— Exercise instructions —
As an exercise, copy out the entries exactly as written.

*****

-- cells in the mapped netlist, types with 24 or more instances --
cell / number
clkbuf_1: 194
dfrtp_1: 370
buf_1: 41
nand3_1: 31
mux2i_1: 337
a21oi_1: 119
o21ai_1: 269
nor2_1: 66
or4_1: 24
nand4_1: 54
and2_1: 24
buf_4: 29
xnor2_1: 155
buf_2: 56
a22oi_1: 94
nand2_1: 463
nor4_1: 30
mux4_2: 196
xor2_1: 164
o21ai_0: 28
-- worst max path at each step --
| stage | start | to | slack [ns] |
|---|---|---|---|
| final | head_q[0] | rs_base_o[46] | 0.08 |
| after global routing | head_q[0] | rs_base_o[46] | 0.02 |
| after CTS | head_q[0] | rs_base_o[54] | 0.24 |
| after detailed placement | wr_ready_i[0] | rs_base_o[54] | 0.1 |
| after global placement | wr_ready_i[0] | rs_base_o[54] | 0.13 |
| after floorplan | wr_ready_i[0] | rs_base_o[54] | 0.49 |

*****

— Exercise output —
-- cells in the mapped netlist, types with 24 or more instances --
cell / number
clkbuf_1: 194
dfrtp_1: 370
buf_1: 41
nand3_1: 31
mux2i_1: 337
a21oi_1: 119
o21ai_1: 269
nor2_1: 66
or4_1: 24
nand4_1: 54
and2_1: 24
buf_4: 29
xnor2_1: 155
buf_2: 56
a22oi_1: 94
nand2_1: 463
nor4_1: 30
mux4_2: 196
xor2_1: 164
o21ai_0: 28
-- worst max path at each step --
| stage | start | to | slack [ns] |
|---|---|---|---|
| final | head_q[0] | rs_base_o[46] | 0.08 |
| after global routing | head_q[0] | rs_base_o[46] | 0.02 |
| after CTS | head_q[0] | rs_base_o[54] | 0.24 |
| after detailed placement | wr_ready_i[0] | rs_base_o[54] | 0.1 |
| after global placement | wr_ready_i[0] | rs_base_o[54] | 0.13 |
| after floorplan | wr_ready_i[0] | rs_base_o[54] | 0.49 |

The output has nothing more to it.